- **TRY IT**: Without altering a single word, repeat the records that follow.

(Collected data)
= Beginning of Section =

Context: an optimization exercise on an open-source flow, tuned for small area. The choices shown serve that exercise and are no tape-out recipe. In this exercise RTL edits were held to simulation tests only and were not proved equivalent to the original.

File: design/flow/flow/run.sh
#!/bin/bash
set -o pipefail
bash standard.sh BUFFER_PORTS_ARGS="-buffer_cell sky130_fd_sc_hd__buf_1" finish > standard_flow.log 2>&1
File: design/flow/standard.sh
#!/bin/bash
# synth_recipe.tcl (not shown) runs the flow's synth.tcl, then flattens the netlist and writes it again
# the make line also repeats each setting of config.mk as NAME=value (left out here)
make -C /OpenROAD-flow-scripts/flow DESIGN_CONFIG=/design/flow/config.mk WORK_HOME=/design/flow/orfs CLKGATE_MAP_FILE= SYNTH_SCRIPT=/design/flow/synth_recipe.tcl "${@:-finish}"
File: design/flow/config.mk
export PLATFORM = sky130hd
export DESIGN_NAME = CORDIC_Rotation_top
export DESIGN_NICKNAME = CORDIC_Rotation_top
export VERILOG_FILES = /design/flow/design.v
export SDC_FILE = /design/flow/constraint.sdc
export NUM_CORES = 4
export LEC_CHECK = 0
export CAP_MARGIN = 20
export CORE_MARGIN = 2
export CORE_UTILIZATION = 60
export CTS_BUF_LIST = sky130_fd_sc_hd__clkbuf_8
export CTS_CLUSTER_DIAMETER = 70
export CTS_CLUSTER_SIZE = 16
export PLACE_DENSITY = 0.75
export SLEW_MARGIN = 20
File: design/flow/constraint.sdc
create_clock -name core_clock -period 10.0 [get_ports {clk}]
set_input_delay 2.0000 -clock core_clock [delete_from_list [all_inputs] [get_ports {clk}]]
set_output_delay 2.0000 -clock core_clock [all_outputs]
set_load 0.01 [all_outputs]
File: design/flow/design.v
module quad_chk (
        input  [15:0] x_in,
        input  [15:0] y_in,
        input         neg,
        output [15:0] x_out,
        output [15:0] y_out
    );
    assign x_out = neg ? (~x_in + 16'd1) : x_in;
    assign y_out = neg ? (~y_in + 16'd1) : y_in;
endmodule
module ip_upscale #(parameter W = 22) (
        input  [W-1:0] a,
        input  [W-1:0] b,
        input          ci,
        output [W-1:0] s
    );
    wire [W:0] c;
    assign c[0] = ci;
    genvar j;
    generate
        for (j = 0; j < W; j = j + 1) begin : bitj
            assign s[j]   = a[j] ^ b[j] ^ c[j];
            assign c[j+1] = (a[j] & b[j]) | (c[j] & (a[j] ^ b[j]));
        end
    endgenerate
endmodule
module addsub_sh #(
        parameter W = 22,
        parameter M = 21,
        parameter L = 0
    ) (
        input  [W-1:0] a,
        input  [W-1:0] t,
        input          d,
        output [W-1:0] s
    );
    wire [W-1:0] b = t ^ {W{d}};
    wire [W:0] c;
    assign s[0] = a[0] ^ t[0];
    assign c[1] = d ? (a[0] | ~t[0]) : (a[0] & t[0]);
    genvar j;
    generate
        for (j = 1; j < W; j = j + 1) begin : bitj
            wire cj;
            if (L > 0 && j == M + L) begin : skip
                wire e = b[M];
                assign cj = (c[M] & ((&a[M+L-1:M]) | e)) | (e & (|a[M+L-1:M]));
            end else begin : rip
                assign cj = c[j];
            end
            assign s[j]   = a[j] ^ b[j] ^ cj;
            assign c[j+1] = (a[j] & b[j]) | (cj & (a[j] ^ b[j]));
        end
    endgenerate
endmodule
module micro_rot_gen (
        input         clk,
        input  [13:0] r0,
        input  [15:1] am,
        input  [15:1] dir_in,
        output [15:1] dirs
    );
    localparam [4*14-1:0] WR = {4'd4,4'd4,4'd4,4'd5,4'd6,4'd7,4'd8,4'd9,4'd10,4'd11,4'd12,4'd13,4'd14,4'd14};
    localparam [16*14-1:0] AT = {16'h0001,16'h0002,16'h0005,16'h000A,16'h0014,16'h0028,16'h0051,
                                 16'h00A2,16'h0145,16'h028B,16'h0511,16'h09FB,16'h12E4,16'h2000};
    wire [15:1] asign;
    reg [13:0] rr0;
    always @(posedge clk) rr0 <= r0;
    wire [14*14-1:0] rv;
    assign rv[13:0] = rr0;
    assign asign[1] = rr0[13];
    genvar i;
    generate
        for (i = 1; i < 14; i = i + 1) begin : res
            localparam WI = WR[4*(i-1) +: 4];
            localparam WO = WR[4*i +: 4];
            wire [WO-1:0] rn;
            rot_block_last_stage #(.WI(WI), .WO(WO), .ATAN(AT[16*i +: 16])) st (
                .r_in(rv[14*(i-1) +: WI]), .r_out(rn)
            );
            reg [WO-1:0] rr;
            always @(posedge clk) rr <= {am[i] ? rn[WO-1] : rv[14*(i-1)+WI-1], rn[WO-2:0]};
            assign rv[14*i +: 14] = {{(14-WO){1'b0}}, rr};
            assign asign[i+1] = rr[WO-1];
        end
    endgenerate
    reg s14;
    always @(posedge clk) s14 <= asign[14];
    assign asign[15] = s14;
    assign dirs = asign ^ (~am & dir_in);
endmodule
module rot_block_first_stage (
        input  [15:0] x_in,
        input  [15:0] y_in,
        input         dir,
        output [15:0] x_out,
        output [15:0] y_out
    );
    ip_upscale #(.W(16)) ax (.a(x_in), .b(y_in ^ {16{dir}}),  .ci(dir),  .s(x_out));
    ip_upscale #(.W(16)) ay (.a(y_in), .b(x_in ^ {16{~dir}}), .ci(~dir), .s(y_out));
endmodule
module rot_block #(
        parameter W  = 22,
        parameter SH = 1,
        parameter LO = 0
    ) (
        input  [W-1:0] x_in,
        input  [W-1:0] y_in,
        input          dir,
        output [W-1:0] x_out,
        output [W-1:0] y_out
    );
    wire [W-1:0] ysh = {{SH{y_in[W-1]}}, y_in[W-1:SH]};
    wire [W-1:0] xsh = {{SH{x_in[W-1]}}, x_in[W-1:SH]};
    localparam M = W - 1 - SH - LO;              
    localparam R = SH + 1;                       
    localparam L = (R >= 3) ? (R + 1) / 2 : 0;   
    wire [W-1:LO] xa, ya;
    addsub_sh #(.W(W-LO), .M(M), .L(L)) ax (.a(x_in[W-1:LO]), .t(ysh[W-1:LO]), .d(dir),  .s(xa));
    addsub_sh #(.W(W-LO), .M(M), .L(L)) ay (.a(y_in[W-1:LO]), .t(xsh[W-1:LO]), .d(~dir), .s(ya));
    generate
        if (LO > 0) begin : pad
            assign x_out = {xa, {LO{1'b0}}};
            assign y_out = {ya, {LO{1'b0}}};
        end else begin : nopad
            assign x_out = xa;
            assign y_out = ya;
        end
    endgenerate
endmodule
module rot_block_last_stage #(
        parameter WI = 14,
        parameter WO = 14,
        parameter [15:0] ATAN = 16'h0
    ) (
        input  [WI-1:0] r_in,
        output [WO-1:0] r_out
    );
    wire [WO-1:0] ri = r_in[WO-1:0];
    wire [WO-1:0] at = ATAN[WO-1:0];
    assign r_out = r_in[WI-1] ? ri + at : ri - at;
endmodule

= End of Section =

- **SOLUTION**:
Context: an optimization exercise on an open-source flow, tuned for small area. The choices shown serve that exercise and are no tape-out recipe. In this exercise RTL edits were held to simulation tests only and were not proved equivalent to the original.

File: design/flow/flow/run.sh
#!/bin/bash
set -o pipefail
bash standard.sh BUFFER_PORTS_ARGS="-buffer_cell sky130_fd_sc_hd__buf_1" finish > standard_flow.log 2>&1
File: design/flow/standard.sh
#!/bin/bash
# synth_recipe.tcl (not shown) runs the flow's synth.tcl, then flattens the netlist and writes it again
# the make line also repeats each setting of config.mk as NAME=value (left out here)
make -C /OpenROAD-flow-scripts/flow DESIGN_CONFIG=/design/flow/config.mk WORK_HOME=/design/flow/orfs CLKGATE_MAP_FILE= SYNTH_SCRIPT=/design/flow/synth_recipe.tcl "${@:-finish}"
File: design/flow/config.mk
export PLATFORM = sky130hd
export DESIGN_NAME = CORDIC_Rotation_top
export DESIGN_NICKNAME = CORDIC_Rotation_top
export VERILOG_FILES = /design/flow/design.v
export SDC_FILE = /design/flow/constraint.sdc
export NUM_CORES = 4
export LEC_CHECK = 0
export CAP_MARGIN = 20
export CORE_MARGIN = 2
export CORE_UTILIZATION = 60
export CTS_BUF_LIST = sky130_fd_sc_hd__clkbuf_8
export CTS_CLUSTER_DIAMETER = 70
export CTS_CLUSTER_SIZE = 16
export PLACE_DENSITY = 0.75
export SLEW_MARGIN = 20
File: design/flow/constraint.sdc
create_clock -name core_clock -period 10.0 [get_ports {clk}]
set_input_delay 2.0000 -clock core_clock [delete_from_list [all_inputs] [get_ports {clk}]]
set_output_delay 2.0000 -clock core_clock [all_outputs]
set_load 0.01 [all_outputs]
File: design/flow/design.v
module quad_chk (
        input  [15:0] x_in,
        input  [15:0] y_in,
        input         neg,
        output [15:0] x_out,
        output [15:0] y_out
    );
    assign x_out = neg ? (~x_in + 16'd1) : x_in;
    assign y_out = neg ? (~y_in + 16'd1) : y_in;
endmodule
module ip_upscale #(parameter W = 22) (
        input  [W-1:0] a,
        input  [W-1:0] b,
        input          ci,
        output [W-1:0] s
    );
    wire [W:0] c;
    assign c[0] = ci;
    genvar j;
    generate
        for (j = 0; j < W; j = j + 1) begin : bitj
            assign s[j]   = a[j] ^ b[j] ^ c[j];
            assign c[j+1] = (a[j] & b[j]) | (c[j] & (a[j] ^ b[j]));
        end
    endgenerate
endmodule
module addsub_sh #(
        parameter W = 22,
        parameter M = 21,
        parameter L = 0
    ) (
        input  [W-1:0] a,
        input  [W-1:0] t,
        input          d,
        output [W-1:0] s
    );
    wire [W-1:0] b = t ^ {W{d}};
    wire [W:0] c;
    assign s[0] = a[0] ^ t[0];
    assign c[1] = d ? (a[0] | ~t[0]) : (a[0] & t[0]);
    genvar j;
    generate
        for (j = 1; j < W; j = j + 1) begin : bitj
            wire cj;
            if (L > 0 && j == M + L) begin : skip
                wire e = b[M];
                assign cj = (c[M] & ((&a[M+L-1:M]) | e)) | (e & (|a[M+L-1:M]));
            end else begin : rip
                assign cj = c[j];
            end
            assign s[j]   = a[j] ^ b[j] ^ cj;
            assign c[j+1] = (a[j] & b[j]) | (cj & (a[j] ^ b[j]));
        end
    endgenerate
endmodule
module micro_rot_gen (
        input         clk,
        input  [13:0] r0,
        input  [15:1] am,
        input  [15:1] dir_in,
        output [15:1] dirs
    );
    localparam [4*14-1:0] WR = {4'd4,4'd4,4'd4,4'd5,4'd6,4'd7,4'd8,4'd9,4'd10,4'd11,4'd12,4'd13,4'd14,4'd14};
    localparam [16*14-1:0] AT = {16'h0001,16'h0002,16'h0005,16'h000A,16'h0014,16'h0028,16'h0051,
                                 16'h00A2,16'h0145,16'h028B,16'h0511,16'h09FB,16'h12E4,16'h2000};
    wire [15:1] asign;
    reg [13:0] rr0;
    always @(posedge clk) rr0 <= r0;
    wire [14*14-1:0] rv;
    assign rv[13:0] = rr0;
    assign asign[1] = rr0[13];
    genvar i;
    generate
        for (i = 1; i < 14; i = i + 1) begin : res
            localparam WI = WR[4*(i-1) +: 4];
            localparam WO = WR[4*i +: 4];
            wire [WO-1:0] rn;
            rot_block_last_stage #(.WI(WI), .WO(WO), .ATAN(AT[16*i +: 16])) st (
                .r_in(rv[14*(i-1) +: WI]), .r_out(rn)
            );
            reg [WO-1:0] rr;
            always @(posedge clk) rr <= {am[i] ? rn[WO-1] : rv[14*(i-1)+WI-1], rn[WO-2:0]};
            assign rv[14*i +: 14] = {{(14-WO){1'b0}}, rr};
            assign asign[i+1] = rr[WO-1];
        end
    endgenerate
    reg s14;
    always @(posedge clk) s14 <= asign[14];
    assign asign[15] = s14;
    assign dirs = asign ^ (~am & dir_in);
endmodule
module rot_block_first_stage (
        input  [15:0] x_in,
        input  [15:0] y_in,
        input         dir,
        output [15:0] x_out,
        output [15:0] y_out
    );
    ip_upscale #(.W(16)) ax (.a(x_in), .b(y_in ^ {16{dir}}),  .ci(dir),  .s(x_out));
    ip_upscale #(.W(16)) ay (.a(y_in), .b(x_in ^ {16{~dir}}), .ci(~dir), .s(y_out));
endmodule
module rot_block #(
        parameter W  = 22,
        parameter SH = 1,
        parameter LO = 0
    ) (
        input  [W-1:0] x_in,
        input  [W-1:0] y_in,
        input          dir,
        output [W-1:0] x_out,
        output [W-1:0] y_out
    );
    wire [W-1:0] ysh = {{SH{y_in[W-1]}}, y_in[W-1:SH]};
    wire [W-1:0] xsh = {{SH{x_in[W-1]}}, x_in[W-1:SH]};
    localparam M = W - 1 - SH - LO;              
    localparam R = SH + 1;                       
    localparam L = (R >= 3) ? (R + 1) / 2 : 0;   
    wire [W-1:LO] xa, ya;
    addsub_sh #(.W(W-LO), .M(M), .L(L)) ax (.a(x_in[W-1:LO]), .t(ysh[W-1:LO]), .d(dir),  .s(xa));
    addsub_sh #(.W(W-LO), .M(M), .L(L)) ay (.a(y_in[W-1:LO]), .t(xsh[W-1:LO]), .d(~dir), .s(ya));
    generate
        if (LO > 0) begin : pad
            assign x_out = {xa, {LO{1'b0}}};
            assign y_out = {ya, {LO{1'b0}}};
        end else begin : nopad
            assign x_out = xa;
            assign y_out = ya;
        end
    endgenerate
endmodule
module rot_block_last_stage #(
        parameter WI = 14,
        parameter WO = 14,
        parameter [15:0] ATAN = 16'h0
    ) (
        input  [WI-1:0] r_in,
        output [WO-1:0] r_out
    );
    wire [WO-1:0] ri = r_in[WO-1:0];
    wire [WO-1:0] at = ATAN[WO-1:0];
    assign r_out = r_in[WI-1] ? ri + at : ri - at;
endmodule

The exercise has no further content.